Question: I have a PDF document I have downloaded and I would like to save the information in another document. How can I do this without losing the file or document format? –J.B.

Answer: There’s a cheap way to do this and then there’s a more costly way to do this.

First a little explanation. A PDF document is created by Adobe Acrobat, a product that allows a document to be stored digitally without any changes to the layout.

Publishers love this tool because they can store their printed pages exactly as they appeared on the newsstands on a digital page in a small computer file.

Some of the text in PDF files is preserved by the program separately from the images, so it can be copied and pasted out of the PDF file into a word processor.

Here’s the cheap way of extracting text data from a PDF file:

  1. Open the PDF file with Adobe Acrobat Reader, a free program available for download from Adobe at http://www.adobe.com/products/acrobat/readstep.html. If you’ll be downloading the Acrobat Reader for the first time, or if you’re downloading a newer version than the one you had, be aware that you’ll want to read the page carefully before you begin the download because sometimes there are things you’re agreeing to receive that you may not realize. Look around for boxes that are checked and make sure you do want what they’re associated with; it you don’t want it, just uncheck those boxes before you download the Acrobat Reader.
  2. Open the PDF document on your computer and select the text tool (which looks like a T on the toolbar; in newer versions, it may look more like a capital I), and drag it over the text in the PDF document to highlight it, and then use the copy command from the Edit menu.
  3. Open the program you want to put the text into (for example, a word processor document). Go to that program’s Edit menu and select Paste.

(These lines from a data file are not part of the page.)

$ cat config.mk
export PLATFORM = sky130hd
export DESIGN_NAME = prescaled_timer
export DESIGN_NICKNAME = d
export VERILOG_FILES = /design/src/rtl/ptimer_pkg.sv /design/src/rtl/ptimer_src.sv /design/src/rtl/ptimer_prescale.sv /design/src/rtl/ptimer_count.sv /design/src/rtl/ptimer_irq.sv /design/src/rtl/prescaled_timer.sv
export SDC_FILE = /design/constraint.sdc
export NUM_CORES = 1
export LEC_CHECK = 0
export BUFFER_PORTS_ARGS = -buffer_cell sky130_fd_sc_hd__buf_2
export CAP_MARGIN = 20
export CORE_MARGIN = 10
export CORE_UTILIZATION = 48
export DETAILED_ROUTE_END_ITERATION = 8
export GPL_TIMING_DRIVEN = 0
export PLACE_DENSITY = 0.75
export SLEW_MARGIN = 25
export SYNTH_ARGS = -nofsm -noshare
export SYNTH_HDL_FRONTEND = slang
export SYNTH_SLANG_ARGS = --single-unit
$ cat constraint.sdc
create_clock -name clk -period 2.6 [get_ports clk]
set_clock_uncertainty 0.2 [all_clocks]
set_input_delay 0 -clock clk [delete_from_list [all_inputs] [get_ports clk]]
set_output_delay 0 -clock clk [all_outputs]
set_load 0.02 [all_outputs]
$ cat src/rtl/ptimer_pkg.sv
package ptimer_pkg;
  localparam int RATIO_W = 3;
  localparam int CTRL_W  = 8;

  // Control word layout, MSB first
  typedef struct packed {
    logic               run;
    logic               narrow;
    logic               ext_sel;
    logic               fall_sel;
    logic               bypass;
    logic [RATIO_W-1:0] ratio;
  } ctrl_t;
endpackage

$ cat src/rtl/ptimer_src.sv
module ptimer_src #(
  parameter int SYNC_STAGES = 2
) (
  input  logic clk,
  input  logic rst,
  input  logic ext_in,
  input  logic tick_in,
  input  logic ext_sel,
  input  logic fall_sel,
  input  logic run,
  output logic tick_out
);
  // chain[SYNC_STAGES-1] is the synchronized level, chain[SYNC_STAGES] its previous value
  logic [SYNC_STAGES:0] chain;
  logic rise, fall, ext_tick;

  always_ff @(posedge clk) begin
    if (rst) chain <= '0;
    else     chain <= {chain[SYNC_STAGES-1:0], ext_in};
  end

  assign rise     = chain[SYNC_STAGES-1] & ~chain[SYNC_STAGES];
  assign fall     = ~chain[SYNC_STAGES-1] & chain[SYNC_STAGES];
  assign ext_tick = fall_sel ? fall : rise;
  assign tick_out = run & (ext_sel ? ext_tick : tick_in);
endmodule

$ cat src/rtl/ptimer_prescale.sv
module ptimer_prescale #(
  parameter int PRE_W   = 8,
  parameter int RATIO_W = 3
) (
  input  logic               clk,
  input  logic               rst,
  input  logic               src_tick,
  input  logic               bypass,
  input  logic [RATIO_W-1:0] ratio,
  input  logic               clear,
  output logic               step,
  output logic [PRE_W-1:0]   pre_count
);
  localparam logic [PRE_W-1:0] ONE = PRE_W'(1);

  logic [RATIO_W:0]   shamt;
  logic [PRE_W-1:0]   mask;
  logic               period_end;

  // divide by 2^(ratio+1): advance when the low ratio+1 bits are all ones
  assign shamt      = {1'b0, ratio} + {{RATIO_W{1'b0}}, 1'b1};
  assign mask       = (ONE << shamt) - ONE;
  assign period_end = (pre_count & mask) == mask;
  assign step       = src_tick & (bypass | period_end);

  always_ff @(posedge clk) begin
    if (rst || bypass || clear) pre_count <= '0;
    else if (src_tick)          pre_count <= pre_count + ONE;
  end
endmodule

$ cat src/rtl/ptimer_count.sv
module ptimer_count #(
  parameter int CNT_W    = 16,
  parameter int NARROW_W = 8
) (
  input  logic             clk,
  input  logic             rst,
  input  logic             load,
  input  logic [CNT_W-1:0] load_val,
  input  logic             step,
  input  logic             narrow,
  output logic [CNT_W-1:0] cnt,
  output logic             wrap
);
  localparam logic [NARROW_W-1:0] ONE_N = NARROW_W'(1);
  localparam logic [CNT_W-1:0]    ONE_W = CNT_W'(1);

  logic at_top;

  assign at_top = narrow ? (&cnt[NARROW_W-1:0]) : (&cnt);
  assign wrap   = step & ~load & at_top;

  always_ff @(posedge clk) begin
    if (rst)       cnt <= '0;
    else if (load) cnt <= load_val;
    else if (step) begin
      if (narrow) cnt <= {cnt[CNT_W-1:NARROW_W], cnt[NARROW_W-1:0] + ONE_N};
      else        cnt <= cnt + ONE_W;
    end
  end
endmodule

$ cat src/rtl/ptimer_irq.sv
module ptimer_irq (
  input  logic clk,
  input  logic rst,
  input  logic set,
  input  logic clr,
  input  logic ie_we,
  input  logic ie_d,
  output logic flag,
  output logic ie,
  output logic irq
);
  logic flag_n, ie_n;

  assign flag_n = set | (flag & ~clr);
  assign ie_n   = ie_we ? ie_d : ie;

  always_ff @(posedge clk) begin
    if (rst) begin
      flag <= 1'b0;
      ie   <= 1'b0;
      irq  <= 1'b0;
    end else begin
      flag <= flag_n;
      ie   <= ie_n;
      irq  <= flag_n & ie_n;
    end
  end
endmodule

$ cat src/rtl/prescaled_timer.sv
module prescaled_timer #(
  parameter int CNT_W       = 16,
  parameter int NARROW_W    = 8,
  parameter int PRE_W       = 8,
  parameter int SYNC_STAGES = 2
) (
  input  logic                           clk,
  input  logic                           rst,
  input  logic                           ctrl_we,
  input  logic [ptimer_pkg::CTRL_W-1:0]  ctrl_wdata,
  input  logic                           cnt_we,
  input  logic [CNT_W-1:0]               cnt_wdata,
  output logic [CNT_W-1:0]               cnt_q,
  input  logic                           tick_en,
  input  logic                           ext_in,
  input  logic                           ie_we,
  input  logic                           ie_wdata,
  input  logic                           flag_clr,
  output logic                           ovf_flag,
  output logic                           irq
);
  import ptimer_pkg::*;

  ctrl_t            ctrl_r;
  logic             src_tick;
  logic             step;
  logic             wrap;
  logic             ie_r;
  logic [PRE_W-1:0] pre_count;

  always_ff @(posedge clk) begin
    if (rst)          ctrl_r <= '0;
    else if (ctrl_we) ctrl_r <= ctrl_t'(ctrl_wdata);
  end

  ptimer_src #(.SYNC_STAGES(SYNC_STAGES)) u_src (
    .clk(clk), .rst(rst), .ext_in(ext_in), .tick_in(tick_en),
    .ext_sel(ctrl_r.ext_sel), .fall_sel(ctrl_r.fall_sel), .run(ctrl_r.run),
    .tick_out(src_tick)
  );

  ptimer_prescale #(.PRE_W(PRE_W), .RATIO_W(RATIO_W)) u_pre (
    .clk(clk), .rst(rst), .src_tick(src_tick), .bypass(ctrl_r.bypass),
    .ratio(ctrl_r.ratio), .clear(cnt_we), .step(step), .pre_count(pre_count)
  );

  ptimer_count #(.CNT_W(CNT_W), .NARROW_W(NARROW_W)) u_cnt (
    .clk(clk), .rst(rst), .load(cnt_we), .load_val(cnt_wdata), .step(step),
    .narrow(ctrl_r.narrow), .cnt(cnt_q), .wrap(wrap)
  );

  ptimer_irq u_irq (
    .clk(clk), .rst(rst), .set(wrap), .clr(flag_clr), .ie_we(ie_we),
    .ie_d(ie_wdata), .flag(ovf_flag), .ie(ie_r), .irq(irq)
  );
endmodule

==> results of run 1 <==
[where the power goes]
group          switching (uW)  internal (uW)  total (uW)  leakage, uW
Combinational             140            133         272     0.000847
Clock                     203            180         383    0.0000438
Sequential               32.3            609         641     0.000314
Total                     375            921        1300      0.00120
[state kept, by name (all words and copies together) (netlist names)]
name             count
ctrl_r               8
u_cnt.cnt           16
u_irq.flag           1
u_irq.ie             1
u_irq.irq            1
u_pre.pre_count      8
u_src.chain          3
[cell usage after synthesis (2+ instances only)]
master	instances	area, sq um
dfxtp_1	38	761
nor2_1	36	135
nand2_1	18	67.6
inv_1	13	48.8
mux2i_1	13	130
clkbuf_1	9	33.8
a21oi_1	8	40.0
nor3_1	8	40.0
nand4_1	6	37.5
xnor2_1	6	52.6
a31oi_1	5	31.3
nand3_1	5	25.0
nor2b_1	5	31.3
nor4_1	5	31.3
o31a_1	5	43.8
and3_1	4	25.0
xor2_1	4	35.0
ha_1	3	37.5
nand3b_1	3	22.5
o21ai_0	3	15.0
or3_1	3	18.8
a21boi_1	2	15.0
a21o_1	2	15.0
a311oi_1	2	17.5
a311oi_2	2	30.0
a41oi_1	2	17.5
and4_1	2	17.5
buf_1	2	7.51
buf_4	2	15.0
nand3_2	2	20.0
nor3b_2	2	25.0
nor4b_1	2	17.5
o211ai_1	2	15.0
[worst paths after layout]
kind	slack, ns	end
setup / recovery	0.08	u_cnt.cnt[4]$_SDFFE_PP0P_
hold / removal	0.07	ctrl_r[0]$_SDFFE_PP0P_
setup reg to reg	0.08	u_cnt.cnt[4]$_SDFFE_PP0P_
hold reg to reg	0.26	u_src.chain[1]$_SDFF_PP0_
[layout by cell type, fill, tap and decap left out, types with 6 or more instances in the layout]
cell type,count
dfxtp_1,35
nor3_1,8
nor2_1,35
clkbuf_1,9
buf_2,50
dlygate4sd3_1,29
buf_4,9
a21oi_1,8
xnor2_1,6
nand2_1,17
inv_1,12
nand4_1,6
mux2i_1,13
[what timing repair did]
item / 4_1_cts / 5_1_grt
hold buffers: 29 / 0
buffers inserted: 3 / 6
hold endpoints to repair: 28 / 0
resized for setup: 14 / 6
cloned: 1 / 1
setup endpoints to repair: 14 / 17
pin swaps: 3 / 8
[through the flow]
step	cell area (sq um)	power, uW
final	2970	1300
after global routing	2970	1370
after CTS	2910	1300
after detailed placement	2460	862
after global placement	2460	857
after floorplan	2150	789
[worst min-delay path, stage by stage]
cell and delay (ns):
clkbuf_1 0.26, mux2i_1 0.19, nor2_1 0.07
[routing by layer]
layer,vias up,track usage,part of all wire
li1,1104,-,-
met1,1035,0.199,0.42
met2,83,0.277,0.49
met3,7,0.0412,0.070
met4,0,0.0574,0.014
met5,-,0,0
[area by class of cell]
class                      instances  area, sq um  share of cell area
timing repair buffer              88          608               0.205
inverter                          13         48.8              0.0164
tap                               52         65.1              0.0219
clock inverter                     2         10.0             0.00337
clock buffer                       5         68.8              0.0232
sequential                        38          769               0.259
buffer                            13         63.8              0.0215
multi-input combinational        186         1340               0.450
[cell families after synthesis]
family                     synth area share
AOI/OAI and AO/OA                     0.202
xor gates and xnor gates             0.0407
DFF                                   0.353
buffers and inverters                0.0512
adders and majority gates            0.0174
and+or+nand+nor                       0.273
muxes                                0.0605
other                               0.00174
==> impl_metrics.ini, run 1 <==
[run_status]
status = completed

[placed_design]
place_hpwl_mm = 4.17
gp_congestion = 0.866
pre_cts_slack_ns = -0.114
dp_cells = 351
port_buffers = 48

[critical_path]
crit_buf_inv = 1
worst_setup_path_end_kind = register
setup.worst_path.start = ctrl_r[1]$_SDFFE_PP0P_
crit_path_start_kind = register
crit_type = reg2reg
critical-path-top-delay-family = compound AO/OA/AOI/OAI gates
cp.arrival_ns = 2.50
required_ns = 2.58
max_stage_delay_ns = 0.36
worst_path_max_delay_cell = dfxtp_4
path_depth = 10
crit_chain = nor2_4 > nand2_2 > ha_4 > nor4b_2 > a31oi_1 > o2111ai_2 > o31ai_4 > buf_6 > a41oi_2 > o31a_1
critPathMaxFanout = 7
reg2reg_from = ctrl_r[1]$_SDFFE_PP0P_
worstRegToRegCells = 10

[layout]
n_fill_cell = 340
final_util = 0.682
drive_above_1_share = 0.264
nets = 381
diodes = 0
syn_to_final_growth_pct = 38.1
final_cells = 397

[timing]
worstMarginPinSlew_ns = 0.615
fmax_mhz = 396
fin_tns_setup_ns = 0
slew_violations = 0
period_minus_slack_ns = 2.52
post-route-period-util = 0.971
fin_ws_ns = 0.0766
hold_viol_final = 0
whs_ns = 0.0667
relSlewSlack = 0.590
finalSetupViolations = 0

[clock_tree]
worst_skew_pair.late_latency_ns = 0.29
root_buffer = clkbuf_8
cts_tree = done
htreeDepth = 2
clk_pin_slew_ns = 0.08
ctsLongestPathBuffers = 2
cts.sinks = 38
cts_buffers = 5

[global_route]
grt_max_degree = 12
antenna_found_initial = 0
grt.overflow.total = 0
grt_usage = 0.165
grt_pass1_vias = 2197
grt_pass1_wl_mm = 10.3

[synthesis]
synth_cell_type_count = 60
synth_edf_count = 0
ys.flop_type = dfxtp_1
avgSynthCellArea_sq_um = 8.57
ys_seq_area_frac = 0.353
synth_seq_cells = 38
syn_nets = 287
ys_async_sr_fraction = 0
synth_area_sq_um = 2150
synthCells = 251
synth_warnings = 0

[power]
cellLeakagePower_uw = 0.00120
p_per_area_nw_per_um2 = 436
peakVddDrop_uv = 250

[routing]
wirelength_mm = 6.26
num_vias = 2229
drc = 0
ant_nets = 0
wl_per_cell_um = 15.8
drt_iter0_markers = 191
drt-pass1-iter-count = 4
avgViaCountPerCell = 5.61

[floorplanning]
coreArea_sq_um = 4350
die-area_sq_um = 7560
io_pins = 51
start_util = 0.494
std_cell_rows = 24
die_x_um = 87.0
die_h_um = 87.0

[hold_path]
hold_path_depth = 3
hold_path.class = in2reg
min_from = ctrl_we

[run]
cap_violations = 0
No activity file was read; power rests on OpenSTA's default activity.
==> run 2: changes to the inputs <==
--- a/config.mk
+++ b/config.mk
@@ -6,11 +6,12 @@
 export NUM_CORES = 1
 export LEC_CHECK = 0
 export BUFFER_PORTS_ARGS = -buffer_cell sky130_fd_sc_hd__buf_2
-export CAP_MARGIN = 20
+export CAP_MARGIN = 30
 export CORE_MARGIN = 10
 export CORE_UTILIZATION = 48
 export DETAILED_ROUTE_END_ITERATION = 8
 export GPL_TIMING_DRIVEN = 0
+export HOLD_SLACK_MARGIN = 0.08
 export PLACE_DENSITY = 0.75
 export SLEW_MARGIN = 25
 export SYNTH_ARGS = -nofsm -noshare
==> run 2 against run 1 <==
Net effect: sequential power about the same; non-clock buffer count increased by 7; total power increased by 1.5%; sequential share of layout area decreased by 0.64 points; utilization increased by 1.7 points; register-to-register slack about the same; die area unchanged; fmax decreased by 0.45%; first-iteration DRC count increased by 3.7%; critical path depth unchanged; clock power increased by 2%; highest routed layer unchanged; final area increased by 2.5%.
==> impl_metrics.ini, run 2 (synthesis gave the netlist of run 1 again) <==
[critical_path]
crit_path_start_kind = register
setup.worst_path.start = ctrl_r[1]$_SDFFE_PP0P_
crit_type = reg2reg
crit_end = u_cnt.cnt[4]$_SDFFE_PP0P_
required_ns = 2.58
cp.arrival_ns = 2.52
rrSetupSlack_ns = 0.07
worstRegToRegCells = 10
critPathMaxFanout = 7
worst_setup_path_end_kind = register
worst_r2r_endpoint = u_cnt.cnt[4]$_SDFFE_PP0P_
reg2reg_from = ctrl_r[1]$_SDFFE_PP0P_

[timing]
slew_violations = 0
period_minus_slack_ns = 2.53
post-route-period-util = 0.975
hold_viol_final = 0
whs_ns = 0.0891
worstMarginPinSlew_ns = 0.612
relSlewSlack = 0.592
fmax_mhz = 395
finalSetupViolations = 0

[layout]
final_cells = 404
largest_reg_flops = 16
drive_above_1_share = 0.256
layout_common_cells = buf_2, dlygate4sd3_1, nor2_1, dfxtp_1, nand2_1
layout.area.seq_sq_um = 769
diodes = 0
multi_input_area_sq_um = 1340
reg.largest.list = u_cnt.cnt: 16 flops, ctrl_r: 8 flops, u_pre.pre_count: 8 flops
nets = 388
max_flop_register = u_cnt.cnt
mostFrequentLayoutCell = buf_2
n_fill_cell = 335
final_area_sq_um = 3050
syn_to_final_growth_pct = 41.6

[floorplanning]
die_x_um = 87.0
io_pins = 51
std_cell_rows = 24
coreArea_sq_um = 4350
die-area_sq_um = 7560
start_util = 0.494
die_h_um = 87.0

[routing]
wl_per_cell_um = 15.8
num_vias = 2249
avgViaCountPerCell = 5.57
ant_nets = 0
drc = 0
drt-pass1-iter-count = 4
wirelength_mm = 6.39
drt_iter0_markers = 198

[global_route]
antenna_found_initial = 0
grt.overflow.total = 0
grt_pass1_wl_mm = 10.5
grt_usage = 0.166
grt_pass1_vias = 2244
grt_max_degree = 12

[placed_design]
gp_congestion = 0.866
place_hpwl_mm = 4.17
dp_cells = 351
placed_area_sq_um = 2460
port_buffers = 48

[hold_path]
hold_path.class = in2reg
min_from = ctrl_we

[power]
peakVddDrop_uv = 254
p_switching_uw = 384
p_per_area_nw_per_um2 = 432
cellLeakagePower_uw = 0.00123
p_comb_frac = 0.217
pwr-share-seq = 0.487
p_sw_frac = 0.292
total_power_uw = 1320
clockPowerShare = 0.296
internal-power_uw = 931

[clock_tree]
ctsLongestPathBuffers = 2
cts_tree = done
cts_buffers = 5
cts.sinks = 38
worst_skew_pair.late_latency_ns = 0.29
clk_pin_slew_ns = 0.08
root_buffer = clkbuf_8
htreeDepth = 2

[run]
cap_violations = 0

[run_status]
status = completed
run 2: changes by cell type in the layout (fill, tap and decap cells not counted), sizes merged:
cell         delta
buf             -1
dlygate4sd3     +8
run 2: worst min path at each step:
stage / to / slack, ns / cells past startpoint
2_1_floorplan: u_src.chain[0]$_SDFF_PP0_ / -0.07 / 1
3_3_place_gp: u_src.chain[0]$_SDFF_PP0_ / 0.01 / 2
3_5_place_dp: u_src.chain[0]$_SDFF_PP0_ / 0.03 / 2
4_1_cts: ctrl_r[1]$_SDFFE_PP0P_ / 0.09 / 3
5_1_grt: ctrl_r[1]$_SDFFE_PP0P_ / 0.12 / 3
6_report: ctrl_r[1]$_SDFFE_PP0P_ / 0.09 / 3
run 2: cell type report:
cell class | count | share of cell area
Multi-Input combinational cell | 186 | 0.439
Sequential cell | 38 | 0.253
Timing Repair Buffer | 95 | 0.224
Clock buffer | 5 | 0.0226
Tap cell | 52 | 0.0214
Buffer | 13 | 0.0209
Inverter | 13 | 0.0160
Clock inverter | 2 | 0.00329
run 2: per-layer routing:
metal | up-vias | GRT usage | routed length [um] | share of wire
met5 | - | 0 | 0 | 0
met4 | 0 | 0.0589 | 61 | 0.0095
met3 | 6 | 0.0431 | 489 | 0.077
met2 | 91 | 0.274 | 3100 | 0.48
met1 | 1040 | 0.202 | 2740 | 0.43
li1 | 1112 | - | - | -
run 2: per-stage QoR:
stage                     worst slack (ns)  utilization  setup TNS [ns]
after global placement             -0.0979        0.564          -0.263
final                               0.0652        0.700               0
after global routing               -0.0139        0.700         -0.0139
after CTS                           0.0222        0.687               0
after floorplan                      0.121            -               0
after detailed placement            -0.114        0.564          -0.602
run 2: critical path, cell delays in order (launching register included):
cell and delay (ns):
dfxtp_4 0.36, nor2_4 0.13, nand2_2 0.07, ha_4 0.18
nor4b_2 0.16, a31oi_1 0.22, o2111ai_2 0.23, o31ai_4 0.33
buf_6 0.17, a41oi_2 0.09, o31a_1 0.29
run 2: what timing repair did:
action	in CTS	in global routing
hold endpoints to repair	28	0
resized for setup	14	8
endpoints found under the setup margin	14	17
gates cloned	1	1
buffers inserted	3	5
hold buffers	37	0
pin swaps	3	8
run 2: power by group through the flow:
stage                     Clock, uW  Sequential, uW  Combinational (uW)
final                           389             641                 285
after global routing            421             646                 313
after CTS                       397             640                 273
after detailed placement          0             652                 210
after global placement            0             652                 206
after floorplan                   0             667                 122
==> run 3: changes to the inputs <==
--- a/config.mk
+++ b/config.mk
@@ -8,11 +8,11 @@
 export BUFFER_PORTS_ARGS = -buffer_cell sky130_fd_sc_hd__buf_2
 export CAP_MARGIN = 30
 export CORE_MARGIN = 10
-export CORE_UTILIZATION = 48
+export CORE_UTILIZATION = 53
 export DETAILED_ROUTE_END_ITERATION = 8
 export GPL_TIMING_DRIVEN = 0
 export HOLD_SLACK_MARGIN = 0.08
-export PLACE_DENSITY = 0.75
+export PLACE_DENSITY = 0.79
 export SLEW_MARGIN = 25
 export SYNTH_ARGS = -nofsm -noshare
 export SYNTH_HDL_FRONTEND = slang
==> constraint.sdc (replaced) <==
create_clock -name clk -period 2.35 [get_ports clk]
set_clock_uncertainty 0.2 [all_clocks]
set_input_delay 0 -clock clk [delete_from_list [all_inputs] [get_ports clk]]
set_output_delay 0 -clock clk [all_outputs]
set_load 0.02 [all_outputs]
==> run 3 against run 2 <==
Net effect: the flow now finishes with violations (negative setup slack); non-clock buffer count is 7 higher; sequential power is 12% higher; worst setup slack got worse by 0.18 ns; die area fell by 7.3%; cell count up 1.5%; sequential share of layout area decreased by 1.7 points; hold slack improved by 0.019 ns; global-route usage rose by 3.4 points; final area is 7.9% higher; fmax increased by 3.0%; clock-buffer cell count stayed put; critical path type unchanged.
==> impl_metrics.ini, run 3 (synthesis gave the netlist of run 1 again) <==
[run_status]
status = complete, but fails checks
failed_checks = negative setup slack

[timing]
grt_setup_unrepaired = yes
post-route-period-util = 1.05
fin_ws_ns = -0.112
worstMarginPinSlew_ns = 0.659
relSlewSlack = 0.561
period_minus_slack_ns = 2.46
slew_violations = 0
finalSetupViolations = 10
hold_viol_final = 0
whs_ns = 0.108
fmax_mhz = 406

[critical_path]
crit_type = reg2reg
required_ns = 2.35
crit_path_start_kind = register
worst_setup_path_end_kind = register
critPathMaxFanout = 7
cp.arrival_ns = 2.46

[layout]
diodes = 0
final_area_sq_um = 3290
nets = 395
final_cells = 410
drive_above_1_share = 0.317
syn_to_final_growth_pct = 52.8
largest_reg_flops = 16
max_flop_register = u_cnt.cnt
mostFrequentLayoutCell = buf_2
layout_common_cells = buf_2, dlygate4sd3_1, nor2_1, dfxtp_1, nand2_1
reg.largest.list = u_cnt.cnt: 16 flops, ctrl_r: 8 flops, u_pre.pre_count: 8 flops

[routing]
num_vias = 2454
ant_nets = 0
wl_per_cell_um = 19.0
avgViaCountPerCell = 5.99
drt-pass1-iter-count = 5
drc = 0
wirelength_mm = 7.79
drt_iter0_markers = 275

[global_route]
grt_max_degree = 13
grt.overflow.total = 0
grt_pass1_vias = 2460
grt_pass1_wl_mm = 12.0
grt_util_met1 = 0.228
grt.busiest_layer = met2
globalRouteMet3Util = 0.0557
use_met2 = 0.346
antenna_found_initial = 0
grt_usage = 0.201

[clock_tree]
worst_skew_pair.late_latency_ns = 0.30
clk_pin_slew_ns = 0.08
cts_buffers = 5
cts_tree = done
ctsLongestPathBuffers = 2
cts.sinks = 38
root_buffer = clkbuf_8
htreeDepth = 2

[floorplanning]
start_util = 0.542
std_cell_rows = 23
die_h_um = 83.7
die-area_sq_um = 7010
die_x_um = 83.7
io_pins = 51
coreArea_sq_um = 3970

[power]
total_power_uw = 1650
cellLeakagePower_uw = 0.00131
p_per_area_nw_per_um2 = 501
peakVddDrop_uv = 337

[placed_design]
port_buffers = 48
placed_area_sq_um = 2460
gp_congestion = 0.898
dp_cells = 349
place_hpwl_mm = 4.16
pre_cts_slack_ns = -0.281

[run]
cap_violations = 0

[hold_path]
hold_path.class = in2reg
## run 3: layer usage
layer  vias to the layer above  wire length [um]  share of wire
met5                         -                 0              0
met3                        32               745          0.096
met4                         0               268          0.034
li1                       1129                 -              -
met2                       148              3910           0.50
met1                      1145              2870           0.37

If you want to preserve the layout and data (here comes the way that does more but costs money), and you plan to use the text in a Microsoft product, you might consider a program called BCL Drake. It is an application that automatically converts PDF documents into RTF documents — that’s Microsoft’s Rich Text Format. The resulting RTF page structure will match the page structure in the original PDF file.

There’s one catch: You won’t be able to use BCL Drake with just the Acrobat Reader. You’ll need a full functioning version of Adobe Acrobat installed on your machine, as the BCL software works with it. Unfortunately, full Adobe Acrobat isn’t cheap.

One more thing to be aware of: The product is designed for on Windows 95/98/NT, and won’t work on a Macintosh.

So it’s your call as to how you do it, but now you know you can!